There are certain topics that are nailed onto Scottish football’s wheel of misfortune. Summer football, for instance. Plastic pitches. And this week, we have landed on strict liability. Unfortunately, you don’t have Nicky Campbell’s wisecracks or Jenny Powell’s gentle smile to soften the blow, just me, going over old ground.

Because in conducting a quick Google search as part of my research for this column, I discovered that there had been widespread discussion of strict liability in these pages back in 2016. And then again, the following year. And again, well, you get the picture.

And just as the debate reached its inevitable conclusion in all those instances with the concession that there was simply no way that strict liability would ever be adopted in Scottish football, so too, alas, will it come to pass this time around as well.

Because for all that the intentions of Hibs in raising the topic again are laudable, with the club looking to explore solutions to the problem of fan misbehaviour following their Scottish Cup defeat to Rangers at Easter Road on Sunday, there simply isn’t the appetite from enough of the other clubs to vote for its adoption. Or even a mild hunger pang.

READ MORE: Hibs confirm away fan allocations reduced after Rangers clash

Hibs deserve a measure of credit for at least addressing that in Scotland at present, as there has been for many, many years, there is an issue with the behaviour of a section of the supporter base who attend games.

Hibs have reacted strongly to the feelings their fans made abundantly clear at their recent AGM, that they are fed up of the sectarian songbook whenever Rangers come to town, and have decided to limit away tickets going forward accordingly.
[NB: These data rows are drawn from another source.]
==> src/rtl/line_matrix_cfg.sv <==
// line_matrix_cfg: shadow routing table for a line_mux bank.
// Commit/clear sweeps the table onto the shared config bus.
module line_matrix_cfg #(
  parameter int NUM_INPUTS  = 10,
  parameter int NUM_OUTPUTS = 10,
  parameter int SEL_W       = $clog2(NUM_INPUTS + 2),
  parameter int OUT_W       = $clog2(NUM_OUTPUTS)
) (
  input  logic             clk,
  input  logic             rstn,
  input  logic             cfg_valid,
  output logic             cfg_ready,
  input  logic [OUT_W-1:0] cfg_addr,
  input  logic [SEL_W-1:0] cfg_sel,
  input  logic             commit,
  input  logic             clear,
  input  logic [OUT_W-1:0] rd_addr,
  output logic [SEL_W-1:0] rd_sel,
  output logic             busy,
  output logic             done,
  output logic             err,
  input  logic             err_clr,
  output logic [OUT_W-1:0] mux_output_select,
  output logic [SEL_W-1:0] mux_input_select
);

  typedef enum logic {IDLE, SWEEP} state_t;

  state_t           state;
  state_t           state_nx;
  logic [SEL_W-1:0] shadow [NUM_OUTPUTS];
  logic             wr_acc;
  logic             wr_ok;
  logic             start;
  logic             last;
  logic [OUT_W-1:0] nxt_addr;
  logic [SEL_W-1:0] first_sel;

  assign cfg_ready = ~busy;
  assign wr_acc    = cfg_valid & cfg_ready;
  assign wr_ok     = wr_acc
                   && (int'(cfg_addr) < NUM_OUTPUTS)
                   && (int'(cfg_sel) <= NUM_INPUTS + 1);
  assign start     = (state == IDLE) & (commit | clear);
  assign last      = int'(mux_output_select) == NUM_OUTPUTS - 1;
  assign nxt_addr  = mux_output_select + 1'b1;

  assign rd_sel = (int'(rd_addr) < NUM_OUTPUTS)
                ? shadow[rd_addr] : '0;

  // Entry 0 goes out on the start edge, so bypass a same-cycle write.
  always_comb begin
    first_sel = shadow[0];
    unique case (1'b1)
      clear:                    first_sel = '0;
      wr_ok && cfg_addr == '0:  first_sel = cfg_sel;
      default:                  first_sel = shadow[0];
    endcase
  end

  // Next-state: start on commit/clear, stop after the last entry.
  always_comb begin
    state_nx = state;
    unique case (state)
      IDLE:    if (commit | clear) state_nx = SWEEP;
      SWEEP:   if (last) state_nx = IDLE;
      default: state_nx = IDLE;
    endcase
  end

  // State register.
  always_ff @(posedge clk or negedge rstn) begin
    if (!rstn) state <= IDLE;
    else       state <= state_nx;
  end

  // Shadow table: clear wipes everything, else accepted in-range writes.
  always_ff @(posedge clk or negedge rstn) begin
    if (!rstn) begin
      for (int i = 0; i < NUM_OUTPUTS; i++) shadow[i] <= '0;
    end else if (start && clear) begin
      for (int i = 0; i < NUM_OUTPUTS; i++) shadow[i] <= '0;
    end else if (wr_ok) begin
      shadow[cfg_addr] <= cfg_sel;
    end
  end

  // Sticky error; a new bad write wins over err_clr.
  always_ff @(posedge clk or negedge rstn) begin
    if (!rstn)                  err <= 1'b0;
    else if (wr_acc && !wr_ok)  err <= 1'b1;
    else if (err_clr)           err <= 1'b0;
  end

  // Bus driver: park on last pair, walk addresses 0..N-1 during sweep.
  always_ff @(posedge clk or negedge rstn) begin
    if (!rstn) begin
      mux_output_select <= '0;
      mux_input_select  <= '0;
      busy              <= 1'b0;
      done              <= 1'b0;
    end else begin
      done <= 1'b0;
      if (start) begin
        mux_output_select <= '0;
        mux_input_select  <= first_sel;
        busy              <= 1'b1;
      end else if (state == SWEEP) begin
        if (last) begin
          busy <= 1'b0;
          done <= 1'b1;
        end else begin
          mux_output_select <= nxt_addr;
          mux_input_select  <= shadow[nxt_addr];
        end
      end
    end
  end

endmodule
==> config.mk <==
export PLATFORM = sky130hd
export DESIGN_NAME = line_matrix_cfg
export DESIGN_NICKNAME = d
export VERILOG_FILES = /design/src/rtl/line_matrix_cfg.sv
export SDC_FILE = /design/constraint.sdc
export NUM_CORES = 1
export LEC_CHECK = 0
export CAP_MARGIN = 40
export CORE_ASPECT_RATIO = 1.2
export CORE_MARGIN = 2
export CORE_UTILIZATION = 35
export DETAILED_ROUTE_END_ITERATION = 12
export GPL_TIMING_DRIVEN = 0
export PLACE_DENSITY = 0.55
export SKIP_CTS_REPAIR_TIMING = 1
export SYNTH_ARGS = -nofsm -noshare
export SYNTH_HDL_FRONTEND = slang
export SYNTH_SLANG_ARGS = --single-unit
==> constraint.sdc <==
create_clock -name clk -period 1.79 [get_ports clk]
set_input_delay 0.358 -clock clk [delete_from_list [all_inputs] [get_ports clk]]
set_output_delay 0.358 -clock clk [all_outputs]
set_load 0.01 [all_outputs]
==> impl_metrics.yaml, run 1 <==
placement:
  dpl.hpwl_um: 6190
  dp_slack_ps: -1260
  place_congestion: 0.843
  placed_cells: 446
  placed_area_um2: 3520
  numPortBuffers: 31
outcome:
  status: "finished, violations left"
  violations: "negative setup slack"
sta:
  setup_viol: 6
  finalMaxSlewViolations: 0
  slew_headroom: 0.589
  tightest_slew_ps: 617
  finalCritPeriodShare: 1.13
  fmax_ghz: 0.496
  grt_setup_unrepaired: "true"
  hold_violations: 0
  period_needed_ps: 2020
  fin_ws_ps: -227
  clock_skew_ps: 7.42
global_routing:
  gr-usage-all-layers: 0.188
  grt_antenna_before_repair: 0
  overflow: 0
  grt_pass1_wl_um: 13400
  grt_pass1_vias: 2431
  grt_max_degree: 36
logic_synthesis:
  syn_area_um2: 3050
  synthesis.nets: 317
  synth-seq-area-share: 0.426
  synth.avg_cell_area_um2: 10.3
  ys.flop_type: "dfrtp_1"
  synth-edff-count: 0
  ys_types: 39
  ys_warn_count: 0
  synth_seq_cells: 52
  synthCells: 297
  async_flop_share: 1.00
clock_tree:
  path_clk_slew_ps: 100
  clockBufferDepth: 2
  cts_buffers: 5
  clk_latency_ps: 310
  cts-root-buf: "clkbuf_8"
  htree_levels: 2
  cts_tree: "built"
  cts.sinks: 52
critical_path:
  reg2reg_from: "mux_output_select[0]$_DFFE_PN0P_"
  critPathRequiredTime_ps: 1430
  critical_path_peak_fanout: 4
  reg2reg_to: "mux_input_select[1]$_DFFE_PN0P_"
  critPathKind: "register to primary output"
  worstPathArrival_ps: 1660
  rr_worst_depth: 7
  r2r_slack_ps: -110
  crit_start: "shadow[37]$_DFFE_PN0P_"
  cp-endpoint: "rd_sel[1]"
  start_kind: "register"
  critPathCaptureType: "primary output"
cells_and_area:
  layout.cells.non_filler: 475
  num-fill-cells: 801
  area_growth_pct: 35.6
  design_area_um2: 4140
  drive_gt1_frac: 0.274
  antennaDiodeCount: 0
  fin_nets: 377
  utilization: 0.486
drt:
  wl_per_cell_um: 18.8
  num_vias: 2520
  postRouteAntennaNets: 0
  first_pass_iters: 4
  routed_via_density: 5.31
  drc: 0
  initialDrtViolationCount: 187
  wl_um: 8920
power:
  swShare: 0.399
  irDropWorstVdd_mv: 0.576
  p_int_w: 0.00434
  power_w: 0.00722
  power_density_nw_per_um2: 1750
  power_frac_clock: 0.119
  cellLeakagePower_nw: 1.91
  comb_power_share: 0.576
  p_sw_w: 0.00288
  power_frac_seq: 0.305
floorplan:
  die_y_um: 106
  core_um2: 8520
  pin_count: 34
  die-area_um2: 9490
  rows: 37
  initial_core_util: 0.358
  die_width_um: 89.2
job:
  maxCapViolCount: 0
min_path:
  hold_path.class: "primary input to async pin"
==> power by group through the flow <==
stage | logic, W | registers (W) | clock network, W
finish | 0.00416 | 0.00220 | 0.000863
global placement | 0.00263 | 0.00213 | 0
global route | 0.00447 | 0.00227 | 0.000917
detailed placement | 0.00267 | 0.00214 | 0
floorplan | 0.00180 | 0.00203 | 0
CTS | 0.00268 | 0.00212 | 0.000878
==> synthesized netlist by cell type (5+ instances only) <==
master     n  area, um^2
dfrtp_1   52        1300
mux2i_1   52         521
nor2_1    45         169
nand2_1   17        63.8
clkbuf_1  14        52.6
a21oi_1   13        65.1
o21ai_0   13        65.1
nor2b_1   11        68.8
nand3_1   10        50.1
mux4_2     8         180
nand3b_1   6        45.0
inv_1      5        18.8
==> layer usage <==
| layer | GRT usage | part of all wire | up-vias |
|---|---|---|---|
| met5 | 0 | 0 | - |
| met4 | 0.0629 | 0.031 | 0 |
| met3 | 0.0264 | 0.030 | 16 |
| met2 | 0.292 | 0.48 | 55 |
| met1 | 0.267 | 0.46 | 1253 |
| li1 | - | - | 1196 |
==> cell type report <==
cell class	count	area, um^2	area share
multi-input combinational	220	1890	0.456
sequential	52	1310	0.316
timing repair buffer	54	528	0.128
tap	117	146	0.0354
buffer	19	134	0.0324
clock buffer	5	68.8	0.0166
clock inverter	3	46.3	0.0112
inverter	5	18.8	0.00454
==> worst min-delay path by stage <==
stage | from | endpoint | cells past startpoint
finish | rstn | mux_input_select[0]$_DFFE_PN0P_ | 2
global route | rstn | mux_input_select[2]$_DFFE_PN0P_ | 2
CTS | rstn | mux_input_select[0]$_DFFE_PN0P_ | 1
detailed placement | rstn | mux_input_select[0]$_DFFE_PN0P_ | 1
global placement | err$_DFFE_PN0P_ | err$_DFFE_PN0P_ | 2
floorplan | rstn | busy$_DFFE_PN0P_ | 0
==> cells in the final DEF, fill, tap and decap left out, types with 2 or more instances in the layout <==
cell type	n
a2111oi_4	3
a211oi_1	4
a21oi_1	10
a21oi_2	3
a221oi_1	4
a22oi_2	3
a311oi_2	3
buf_12	5
buf_4	18
buf_6	5
clkbuf_1	10
clkbuf_2	5
clkbuf_4	2
clkbuf_8	5
clkdlybuf4s50_1	20
dfrtp_1	46
dfrtp_2	6
dlymetal6s2s_1	5
ha_4	2
inv_1	4
mux2_2	4
mux2i_1	47
mux2i_2	4
mux4_2	8
nand2_1	16
nand3_1	9
nand3b_1	6
nand4b_1	2
nor2_1	43
nor2_2	2
nor2b_1	8
nor2b_4	3
o21ai_0	11
o21ai_1	2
As this is Scotland, yes, we must also acknowledge that this sort of stuff is not the preserve of Rangers supporters alone. I have long been a subscriber to the theory that most - if not all - clubs have a percentage of idiots whose behaviour goes way beyond the bounds of acceptability and tarnishes the names of their respective clubs.
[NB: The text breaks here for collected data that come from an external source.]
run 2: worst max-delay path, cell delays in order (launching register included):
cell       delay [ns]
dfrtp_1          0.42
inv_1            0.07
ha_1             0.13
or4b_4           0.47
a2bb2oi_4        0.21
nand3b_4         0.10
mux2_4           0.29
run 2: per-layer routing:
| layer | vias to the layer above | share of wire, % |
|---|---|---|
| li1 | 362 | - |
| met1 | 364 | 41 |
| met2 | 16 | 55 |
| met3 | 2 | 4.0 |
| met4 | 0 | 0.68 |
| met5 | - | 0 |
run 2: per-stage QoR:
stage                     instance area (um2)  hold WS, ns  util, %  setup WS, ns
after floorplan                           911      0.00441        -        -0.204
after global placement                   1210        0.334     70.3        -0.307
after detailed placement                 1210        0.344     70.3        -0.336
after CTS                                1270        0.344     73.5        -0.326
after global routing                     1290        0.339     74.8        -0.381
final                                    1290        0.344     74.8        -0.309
When Rangers fans saw the news of their ticket allocation being cut I am sure there were a great many, given the conduct of some Hibs supporters lately, who felt that people in glass houses shouldn’t be throwing corkscrews.

To be fair to Hibs, though, they did acknowledge that general fan misconduct is a problem that begins at home, and that they are doing what they can to identify, root out and ban those who have been throwing missiles at opposition players, for instance.

But this is where I start to have issues with their punitive measures of away fans. Why is what is good for the goose, not good for the gander?

Limiting away tickets is their right in their own stadium. Absolutely. But just as I have long argued that such a policy at Old Firm fixtures is ultimately self-defeating and devalues the spectacle of Scottish football, so too will it prove here. What’s more, Hibs will take a financial hit too, with those empty seats unlikely to be sold.

By limiting tickets available to away fans you are ultimately going to end up punishing innocent supporters. People who aren’t even flying with the crows squawking out their bile, simply sitting near them.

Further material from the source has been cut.